Pur con i limiti connaturati nel disegno retrospettivo, l’indagine di Feldman e collaboratori sembra far emergere l’importanza tutt’altro che trascurabile che la tecnica di sutura può assumere nel determinare il successo degli interventi di fusione vertebrale posteriore: nel campione da essi vagliato complicanze infettive acute (entro 6 mesi) nella guarigione della ferita chirurgica sono state rilevate, con una incidenza del 19%, esclusivamente nel gruppo di pazienti trattati in modo convenzionale e in quasi il 12% di questi soggetti hanno avuto un’evoluzione tale da richiedere procedure chirurgiche riparative (irrigazioni, debridement) nei primi 20 giorni successivi agli interventi iniziali.
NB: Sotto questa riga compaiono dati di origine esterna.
## config.mk

```make
export PLATFORM = sky130hd
export DESIGN_NAME = atm_sqrt
export DESIGN_NICKNAME = d
export VERILOG_FILES = /design/src/rtl/core/atm_sqrt.sv
export SDC_FILE = /design/constraint.sdc
export NUM_CORES = 1
export LEC_CHECK = 0
export BUFFER_PORTS_ARGS = -buffer_cell sky130_fd_sc_hd__buf_2
export CAP_MARGIN = 15
export CELL_PAD_IN_SITES_DETAIL_PLACEMENT = 1
export CELL_PAD_IN_SITES_GLOBAL_PLACEMENT = 1
export CORE_MARGIN = 1
export CORE_UTILIZATION = 55
export DETAILED_ROUTE_END_ITERATION = 8
export HOLD_SLACK_MARGIN = 0.06
export PLACE_DENSITY = 0.85
export SYNTH_ARGS = -nofsm -noshare
export SYNTH_HDL_FRONTEND = slang
export SYNTH_SLANG_ARGS = --single-unit
```

## constraint.sdc

```tcl
create_clock -name clk -period 4.3 [get_ports clk]
set_clock_uncertainty 0.05 [all_clocks]
set_input_delay 1.29 -clock clk [delete_from_list [all_inputs] [get_ports clk]]
set_output_delay 1.29 -clock clk [all_outputs]
set_load 0.01 [all_outputs]
```

## src/rtl/core/atm_sqrt.sv

```systemverilog
module atm_sqrt #(
	parameter int ROOT_W = 16
) (
	input  logic                  clk,
	input  logic                  en,
	input  logic [2*ROOT_W-1:0]   rad,
	output logic [ROOT_W-1:0]     root,
	output logic [ROOT_W:0]       rem
);

	typedef struct packed {
		logic [2*ROOT_W-1:0] rad;
		logic [ROOT_W-1:0]   root;
		logic [ROOT_W:0]     rem;
	} sq_st_t;

	sq_st_t init;
	sq_st_t st_s [ROOT_W];

	// One root bit per stage, restoring recurrence; rem ends as rad - root^2
	function automatic sq_st_t sq_step(sq_st_t s);
		logic [ROOT_W+2:0] cat;
		logic [ROOT_W+2:0] trial;
		logic [ROOT_W+2:0] diff;
		sq_st_t n;
		cat   = {s.rem, s.rad[2*ROOT_W-1 -: 2]};
		trial = {1'b0, s.root, 2'b01};
		diff  = cat - trial;
		n.rad = {s.rad[2*ROOT_W-3:0], 2'b00};
		if (cat >= trial) begin
			n.rem  = diff[ROOT_W:0];
			n.root = {s.root[ROOT_W-2:0], 1'b1};
		end else begin
			n.rem  = cat[ROOT_W:0];
			n.root = {s.root[ROOT_W-2:0], 1'b0};
		end
		return n;
	endfunction

	always_comb begin
		init.rad  = rad;
		init.root = '0;
		init.rem  = '0;
	end

	always_ff @(posedge clk) begin
		if (en) begin
			st_s[0] <= sq_step(init);
			for (int k = 1; k < ROOT_W; k++) begin
				st_s[k] <= sq_step(st_s[k-1]);
			end
		end
	end

	assign root = st_s[ROOT_W-1].root;
	assign rem  = st_s[ROOT_W-1].rem;

endmodule

```
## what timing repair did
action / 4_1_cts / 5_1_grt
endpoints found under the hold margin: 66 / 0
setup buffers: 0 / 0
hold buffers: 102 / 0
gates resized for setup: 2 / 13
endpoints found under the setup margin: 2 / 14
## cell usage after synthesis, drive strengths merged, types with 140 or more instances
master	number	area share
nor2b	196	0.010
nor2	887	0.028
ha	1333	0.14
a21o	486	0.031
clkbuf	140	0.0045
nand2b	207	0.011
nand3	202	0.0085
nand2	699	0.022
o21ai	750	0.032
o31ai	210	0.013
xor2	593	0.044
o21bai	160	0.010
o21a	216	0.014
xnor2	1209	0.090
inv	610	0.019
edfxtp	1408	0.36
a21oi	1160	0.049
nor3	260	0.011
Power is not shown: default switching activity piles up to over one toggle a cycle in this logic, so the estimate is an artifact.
`src/rtl/rmbr_pkg.sv`:
```
// ----------------------------------------------------------------------------
// Rolling-minimum baseline restoration package
// Shared constants, register codes and control types.
// ----------------------------------------------------------------------------
package rmbr_pkg;

  localparam int WINDOW_MAX_DEF  = 256;
  localparam int SAMPLE_BITS_DEF = 16;

  localparam int CFG_IDX_W  = 1;
  localparam int CFG_DATA_W = 9;
  localparam int WIN_LEN_W  = 9;
  localparam int WIN_LEN_RESET = 64;

  // Number of taps folded together in the first level of the tap selector.
  localparam int TAP_GROUP = 16;

  typedef enum logic [CFG_IDX_W-1:0] {
    REG_WINDOW_LENGTH    = 1'b0,
    REG_UNBOUNDED_WINDOW = 1'b1
  } cfg_reg_e;

  typedef struct packed {
    logic shift_en;
    logic restart;
  } cell_ctrl_t;

endpackage

```
`src/rtl/rmbr_cell.sv`:
```
// ----------------------------------------------------------------------------
// Rolling-minimum cell
// Holds the minimum of the last (index + 1) samples of the record and hands
// it to the next cell on every accepted transaction.
// ----------------------------------------------------------------------------
module rmbr_cell #(
  parameter int SAMPLE_BITS = rmbr_pkg::SAMPLE_BITS_DEF,
  parameter int IDX_W       = 8,
  parameter int CELL_IDX    = 0
) (
  input  logic                          clk_i,
  input  rmbr_pkg::cell_ctrl_t          ctrl_i,
  input  logic signed [SAMPLE_BITS-1:0] sample_i,
  input  logic signed [SAMPLE_BITS-1:0] left_i,
  input  logic        [IDX_W-1:0]       win_last_i,
  output logic signed [SAMPLE_BITS-1:0] value_o,
  output logic        [SAMPLE_BITS-1:0] tap_o
);

  logic signed [SAMPLE_BITS-1:0] value_q;
  logic signed [SAMPLE_BITS-1:0] value_d;
  logic                          selected;

  always_comb begin
    if (ctrl_i.restart || (sample_i < left_i)) begin
      value_d = sample_i;
    end else begin
      value_d = left_i;
    end
  end

  always_ff @(posedge clk_i) begin
    if (ctrl_i.shift_en) begin
      value_q <= value_d;
    end
  end

  assign selected = (win_last_i == IDX_W'(CELL_IDX));
  assign value_o  = value_q;
  assign tap_o    = selected ? value_q : '0;

endmodule

```
## config.mk

```make
export PLATFORM = sky130hd
export DESIGN_NAME = vuri_ram
export DESIGN_NICKNAME = d
export VERILOG_FILES = /design/src/hdl/vuri_ram.sv
export SDC_FILE = /design/constraint.sdc
export NUM_CORES = 2
export LEC_CHECK = 0
export BUFFER_PORTS_ARGS = -buffer_cell sky130_fd_sc_hd__buf_2
export CAP_MARGIN = 20
export CORE_UTILIZATION = 62
export CTS_BUF_LIST = sky130_fd_sc_hd__clkbuf_8
export DETAILED_ROUTE_END_ITERATION = 12
export PLACE_DENSITY = 0.78
export SETUP_SLACK_MARGIN = 0.05
export SYNTH_ARGS = -nofsm -noshare
export SYNTH_HDL_FRONTEND = slang
export SYNTH_SLANG_ARGS = --single-unit
```

## constraint.sdc

```tcl
create_clock -name clk -period 2.85 [get_ports clk]
set_input_delay 0.57 -clock clk [delete_from_list [all_inputs] [get_ports clk]]
set_output_delay 0.57 -clock clk [all_outputs]
set_load 0.005 [all_outputs]
```
## src/design/assert_macros.svh

```systemverilog
// Assertion helpers for the alarm zone arming controller.
`ifndef ASSERT_MACROS_SVH
`define ASSERT_MACROS_SVH

// Same-cycle implication.
`define AZAC_ASSERT_IMP(label, clk, rst_n, ante, cons) \
    label: assert property (@(posedge clk) disable iff (!rst_n) (ante) |-> (cons)) \
        else $error("implication check failed");

// Next-cycle implication.
`define AZAC_ASSERT_NXT(label, clk, rst_n, ante, cons) \
    label: assert property (@(posedge clk) disable iff (!rst_n) (ante) |=> (cons)) \
        else $error("next-cycle check failed");

`endif

```

## src/design/azac_pkg.sv

```systemverilog
package azac_pkg;

    localparam int NUM_ZONES_DEF = 8;
    localparam int NUM_KEYS_DEF  = 4;

    localparam int SAMPLE_ZONES = 8;
    localparam int SAMPLE_KEYS  = 4;
    localparam int FN_ZONES     = 8;

    localparam int APB_AW = 3;
    localparam logic REG_ZONE_FN = 1'b0;
    localparam logic REG_THR     = 1'b1;

    localparam logic [3:0] THR_RESET = 4'd8;

    localparam logic [2:0] FN_OFF       = 3'd0;
    localparam logic [2:0] FN_PERIMETER = 3'd1;
    localparam logic [2:0] FN_INTERIOR  = 3'd2;
    localparam logic [2:0] FN_ALWAYS    = 3'd3;
    localparam logic [2:0] FN_DELAYED   = 3'd4;

    localparam int KEY_AWAY   = 0;
    localparam int KEY_HOME   = 1;
    localparam int KEY_DISARM = 2;

    localparam logic [1:0] BLINK_OFF  = 2'd0;
    localparam logic [1:0] BLINK_SLOW = 2'd1;
    localparam logic [1:0] BLINK_FAST = 2'd2;

    typedef enum logic [2:0] {
        ST_DISARMED  = 3'd0,
        ST_HOME      = 3'd1,
        ST_AWAY      = 3'd2,
        ST_PENDING   = 3'd3,
        ST_TRIGGERED = 3'd4
    } t_state;

    typedef struct packed {
        logic       valid;
        logic [2:0] state;
    } t_cmd;

    typedef struct packed {
        logic [2:0] state;
        logic [2:0] cause;
        logic       siren;
        logic [1:0] blink;
        logic       beep;
        logic       notify;
        logic       state_changed;
    } t_status;

    typedef struct packed {
        logic [3:0] pad;
        logic [2:0] command_state;
        logic       command_valid;
        logic [3:0] rf_second;
        logic [3:0] rf_first;
        logic [7:0] zone_second;
        logic [7:0] zone_first;
    } t_in_beat;

    typedef struct packed {
        logic [6:0] pad;
        logic       inputs_changed;
        logic       state_changed;
        logic       notify_pulse;
        logic       beep_pulse;
        logic [1:0] blink_mode;
        logic       siren_on;
        logic [3:0] rf_levels;
        logic [7:0] zone_levels;
        logic [2:0] trip_zone;
        logic [2:0] alarm_state;
    } t_out_beat;

endpackage

```

## src/design/azac_lane.sv

```systemverilog
module azac_lane (
    input  logic       i_clk,
    input  logic       i_rst_n,
    input  logic       i_en,
    input  logic [3:0] i_thr,
    input  logic       i_first,
    input  logic       i_second,
    output logic       o_accept,
    output logic       o_level_next
);

    logic       r_level;
    logic [3:0] r_count;
    logic       n_level;
    logic [3:0] n_count;
    logic       w_acc;

    always_comb begin
        n_level = r_level;
        n_count = r_count;
        w_acc   = 1'b0;
        if (i_first != r_level) begin
            if (i_second != r_level) begin
                n_count = (r_count == 4'hF) ? r_count : r_count + 4'd1;
            end else begin
                n_count = 4'd0;
            end
            if (n_count >= i_thr) begin
                n_level = i_second;
                n_count = 4'd0;
                w_acc   = 1'b1;
            end
        end
    end

    always_ff @(posedge i_clk) begin
        if (!i_rst_n) begin
            r_level <= 1'b1;
            r_count <= 4'd0;
        end else if (i_en) begin
            r_level <= n_level;
            r_count <= n_count;
        end
    end

    assign o_accept     = w_acc;
    assign o_level_next = n_level;

endmodule

```

## src/design/azac_merge.sv

```systemverilog
module azac_merge #(
    parameter int NUM_ZONES = azac_pkg::NUM_ZONES_DEF
) (
    input  logic                  i_clk,
    input  logic                  i_rst_n,
    input  logic                  i_en,
    input  azac_pkg::t_cmd        i_cmd,
    input  logic [23:0]           i_zone_fn,
    input  logic [NUM_ZONES-1:0]  i_zone_acc,
    input  logic [NUM_ZONES-1:0]  i_zone_new,
    input  logic [2:0]            i_key_acc,
    output azac_pkg::t_status     o_status
);

    azac_pkg::t_state r_state, n_state;
    logic [2:0]       r_cause, n_cause;
    logic             r_siren, n_siren;
    logic [1:0]       r_blink, n_blink;
    logic             w_beep, w_notify, w_changed;
    logic [2:0]       w_fn [NUM_ZONES];
    logic [NUM_ZONES-1:0] w_trig;

    // zones beyond the function register act as off
    for (genvar g = 0; g < NUM_ZONES; g++) begin : g_fn
        if (g < azac_pkg::FN_ZONES) begin : g_cfg
            assign w_fn[g] = i_zone_fn[3*g +: 3];
        end else begin : g_off
            assign w_fn[g] = azac_pkg::FN_OFF;
        end
    end

    always_comb begin
        for (int i = 0; i < NUM_ZONES; i++) begin
            case (w_fn[i])
                azac_pkg::FN_PERIMETER:
                    w_trig[i] = i_zone_acc[i] &&
                                (r_state == azac_pkg::ST_HOME || r_state == azac_pkg::ST_AWAY);
                azac_pkg::FN_INTERIOR:
                    w_trig[i] = i_zone_acc[i] && (r_state == azac_pkg::ST_AWAY);
                azac_pkg::FN_ALWAYS:
                    w_trig[i] = i_zone_acc[i] && i_zone_new[i];
                default:
                    w_trig[i] = 1'b0;
            endcase
        end
    end

    always_comb begin
        n_state   = r_state;
        n_cause   = r_cause;
        n_siren   = r_siren;
        n_blink   = r_blink;
        w_beep    = 1'b0;
        w_notify  = 1'b0;
        w_changed = 1'b0;

        if (i_cmd.valid && i_cmd.state <= azac_pkg::ST_TRIGGERED) begin
            n_state = azac_pkg::t_state'(i_cmd.state);
        end
        for (int i = 0; i < NUM_ZONES; i++) begin
            if (w_trig[i]) begin
                n_state = azac_pkg::ST_TRIGGERED;
                n_cause = 3'(i);
            end
        end
        if (i_key_acc[azac_pkg::KEY_AWAY])   n_state = azac_pkg::ST_AWAY;
        if (i_key_acc[azac_pkg::KEY_HOME])   n_state = azac_pkg::ST_HOME;
        if (i_key_acc[azac_pkg::KEY_DISARM]) n_state = azac_pkg::ST_DISARMED;

        if (n_state != r_state) begin
            w_changed = 1'b1;
            case (n_state)
                azac_pkg::ST_DISARMED: begin
                    n_siren = 1'b0;
                    n_blink = azac_pkg::BLINK_OFF;
                    if (r_state == azac_pkg::ST_AWAY) begin
                        w_beep   = 1'b1;
                        w_notify = 1'b1;
                    end
                end
                azac_pkg::ST_HOME: begin
                    n_blink = azac_pkg::BLINK_SLOW;
                end
                azac_pkg::ST_AWAY: begin
                    n_blink  = azac_pkg::BLINK_SLOW;
                    w_beep   = 1'b1;
                    w_notify = 1'b1;
                end
                azac_pkg::ST_TRIGGERED: begin
                    n_siren  = 1'b1;
                    n_blink  = azac_pkg::BLINK_FAST;
                    w_notify = 1'b1;
                end
                default: begin
                end
            endcase
        end
    end

    always_ff @(posedge i_clk) begin
        if (!i_rst_n) begin
            r_state <= azac_pkg::ST_DISARMED;
            r_cause <= 3'd0;
            r_siren <= 1'b0;
            r_blink <= azac_pkg::BLINK_OFF;
        end else if (i_en) begin
            r_state <= n_state;
            r_cause <= n_cause;
            r_siren <= n_siren;
            r_blink <= n_blink;
        end
    end

    assign o_status.state         = n_state;
    assign o_status.cause         = n_cause;
    assign o_status.siren         = n_siren;
    assign o_status.blink         = n_blink;
    assign o_status.beep          = w_beep;
    assign o_status.notify        = w_notify;
    assign o_status.state_changed = w_changed;

endmodule

```

## src/design/alarm_zone_arming_controller_core.sv

```systemverilog
// Alarm zone arming controller.
// s_axis carries one poll tick per beat: two samples of the zone lines and of
// the remote-key lines plus an optional remote arm command. Each line has its
// own debounce lane; a merge stage resolves trigger, key and command requests
// and applies the resulting state entry.
// m_axis returns one status beat per input beat, in order.
// Throughput: one beat per cycle while s_axis_tready is high; all lanes and the
// merge finish in the accept cycle; the status beat is registered.
// Stall: an output register plus a one-beat skid stage; s_axis_tready drops
// only while both hold a result the receiver has not taken.
// Configuration: APB, zone functions at 0x0, debounce threshold at 0x4. Users
// write them only while the stream is idle (not enforced); pready is tied high.
// Reset (synchronous, active low): all lines open, counts zero, disarmed,
// siren and indicator off, threshold 8, all zones off, no beat pending.
module alarm_zone_arming_controller_core #(
    parameter int NUM_ZONES = azac_pkg::NUM_ZONES_DEF,
    parameter int NUM_KEYS  = azac_pkg::NUM_KEYS_DEF
) (
    input  logic                        i_clk,
    input  logic                        i_rst_n,
    input  logic                        s_axis_tvalid,
    output logic                        s_axis_tready,
    // zone_first, zone_second, rf_first, rf_second, command_valid, command_state
    input  logic [31:0]                 s_axis_tdata,
    output logic                        m_axis_tvalid,
    input  logic                        m_axis_tready,
    // alarm_state, trip_zone, zone_levels, rf_levels, siren_on, blink_mode,
    // beep_pulse, notify_pulse, state_changed, inputs_changed
    output logic [31:0]                 m_axis_tdata,
    input  logic                        psel,
    input  logic                        penable,
    input  logic                        pwrite,
    input  logic [azac_pkg::APB_AW-1:0] paddr,
    input  logic [31:0]                 pwdata,
    output logic [31:0]                 prdata,
    output logic                        pready
);

    azac_pkg::t_in_beat  w_in;
    azac_pkg::t_out_beat w_res;
    azac_pkg::t_out_beat r_od, r_sd;
    azac_pkg::t_status   w_status;
    azac_pkg::t_cmd      w_cmd;
    logic                r_ov, r_sv;
    logic [23:0]         r_zone_fn;
    logic [3:0]          r_thr;
    logic [3:0]          w_thr;
    logic                w_acc;
    logic [NUM_ZONES-1:0] w_zone_acc, w_zone_new;
    logic [NUM_KEYS-1:0]  w_key_acc, w_key_new;
    logic [7:0]          w_zl;
    logic [3:0]          w_rl;
    logic                w_od_trig;

    assign pready = 1'b1;

    always_ff @(posedge i_clk) begin
        if (!i_rst_n) begin
            r_zone_fn <= 24'd0;
            r_thr     <= azac_pkg::THR_RESET;
        end else if (psel && penable && pwrite) begin
            case (paddr[2])
                azac_pkg::REG_ZONE_FN: r_zone_fn <= pwdata[23:0];
                azac_pkg::REG_THR:     r_thr     <= pwdata[3:0];
                default: begin
                end
            endcase
        end
    end

    always_comb begin
        case (paddr[2])
            azac_pkg::REG_ZONE_FN: prdata = {8'd0, r_zone_fn};
            azac_pkg::REG_THR:     prdata = {28'd0, r_thr};
            default:               prdata = 32'd0;
        endcase
    end

    assign w_thr = (r_thr == 4'd0) ? 4'd1 : r_thr;

    assign w_in          = azac_pkg::t_in_beat'(s_axis_tdata);
    assign s_axis_tready = !r_sv;
    assign w_acc         = s_axis_tvalid && !r_sv;

    // lines past the sample width read as 0
    for (genvar g = 0; g < NUM_ZONES; g++) begin : g_zone
        logic w_a, w_b;
        if (g < azac_pkg::SAMPLE_ZONES) begin : g_in
            assign w_a = w_in.zone_first[g];
            assign w_b = w_in.zone_second[g];
        end else begin : g_zero
            assign w_a = 1'b0;
            assign w_b = 1'b0;
        end
        azac_lane u_lane (
            .i_clk        (i_clk),
            .i_rst_n      (i_rst_n),
            .i_en         (w_acc),
            .i_thr        (w_thr),
            .i_first      (w_a),
            .i_second     (w_b),
            .o_accept     (w_zone_acc[g]),
            .o_level_next (w_zone_new[g])
        );
    end

    for (genvar g = 0; g < NUM_KEYS; g++) begin : g_key
        logic w_a, w_b;
        if (g < azac_pkg::SAMPLE_KEYS) begin : g_in
            assign w_a = w_in.rf_first[g];
            assign w_b = w_in.rf_second[g];
        end else begin : g_zero
            assign w_a = 1'b0;
            assign w_b = 1'b0;
        end
        azac_lane u_lane (
            .i_clk        (i_clk),
            .i_rst_n      (i_rst_n),
            .i_en         (w_acc),
            .i_thr        (w_thr),
            .i_first      (w_a),
            .i_second     (w_b),
            .o_accept     (w_key_acc[g]),
            .o_level_next (w_key_new[g])
        );
    end

    assign w_cmd.valid = w_in.command_valid;
    assign w_cmd.state = w_in.command_state;

    azac_merge #(
        .NUM_ZONES (NUM_ZONES)
    ) u_merge (
        .i_clk      (i_clk),
        .i_rst_n    (i_rst_n),
        .i_en       (w_acc),
        .i_cmd      (w_cmd),
        .i_zone_fn  (r_zone_fn),
        .i_zone_acc (w_zone_acc),
        .i_zone_new (w_zone_new),
        .i_key_acc  (w_key_acc[2:0]),
        .o_status   (w_status)
    );

    always_comb begin
        w_zl = 8'd0;
        w_rl = 4'd0;
        for (int i = 0; i < NUM_ZONES; i++) begin
            if (i < 8) w_zl[i[2:0]] = w_zone_new[i];
        end
        for (int i = 0; i < NUM_KEYS; i++) begin
            if (i < 4) w_rl[i[1:0]] = w_key_new[i];
        end
    end

    always_comb begin
        w_res                = '0;
        w_res.alarm_state    = w_status.state;
        w_res.trip_zone      = w_status.cause;
        w_res.zone_levels    = w_zl;
        w_res.rf_levels      = w_rl;
        w_res.siren_on       = w_status.siren;
        w_res.blink_mode     = w_status.blink;
        w_res.beep_pulse     = w_status.beep;
        w_res.notify_pulse   = w_status.notify;
        w_res.state_changed  = w_status.state_changed;
        w_res.inputs_changed = (|w_zone_acc) || (|w_key_acc);
    end

    always_ff @(posedge i_clk) begin
        if (!i_rst_n) begin
            r_ov <= 1'b0;
            r_sv <= 1'b0;
        end else if (r_sv) begin
            if (m_axis_tready) begin
                r_sv <= 1'b0;
            end
        end else if (w_acc && r_ov && !m_axis_tready) begin
            r_sv <= 1'b1;
        end else if (w_acc) begin
            r_ov <= 1'b1;
        end else if (m_axis_tready) begin
            r_ov <= 1'b0;
        end
    end

    always_ff @(posedge i_clk) begin
        if (r_sv && m_axis_tready) begin
            r_od <= r_sd;
        end else if (w_acc && (!r_ov || m_axis_tready)) begin
            r_od <= w_res;
        end
        if (w_acc && r_ov && !m_axis_tready) begin
            r_sd <= w_res;
        end
    end

    assign m_axis_tvalid = r_ov;
    assign m_axis_tdata  = r_od;

    assign w_od_trig = (r_od.alarm_state == azac_pkg::ST_TRIGGERED);

    `include "assert_macros.svh"

    `AZAC_ASSERT_IMP(a_skid_behind_out, i_clk, i_rst_n, r_sv, r_ov)
    `AZAC_ASSERT_NXT(a_skid_drains_to_out, i_clk, i_rst_n, r_sv, r_ov)
    `AZAC_ASSERT_IMP(a_beep_change, i_clk, i_rst_n, r_ov && r_od.beep_pulse, r_od.state_changed)
    `AZAC_ASSERT_IMP(a_triggered_siren, i_clk, i_rst_n, m_axis_tvalid && w_od_trig, r_od.siren_on)

endmodule

```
L’attuazione di una sutura multistrato, al livello della muscolatura paravertebrale in profondità e al livello delle fasce più in superficie, in modo da creare due compartimenti separati (con drenaggi tipo Jackson-Pratt indipendenti) e una barriera impermeabile a protezione del piano osseo e degli impianti, potrebbe essere una componente della procedura operatoria decisiva nel ridurre il rischio di eventi ischemici a carico dei tessuti muscolari profondi e di complicanze infettive in corrispondenza del sito chirurgico.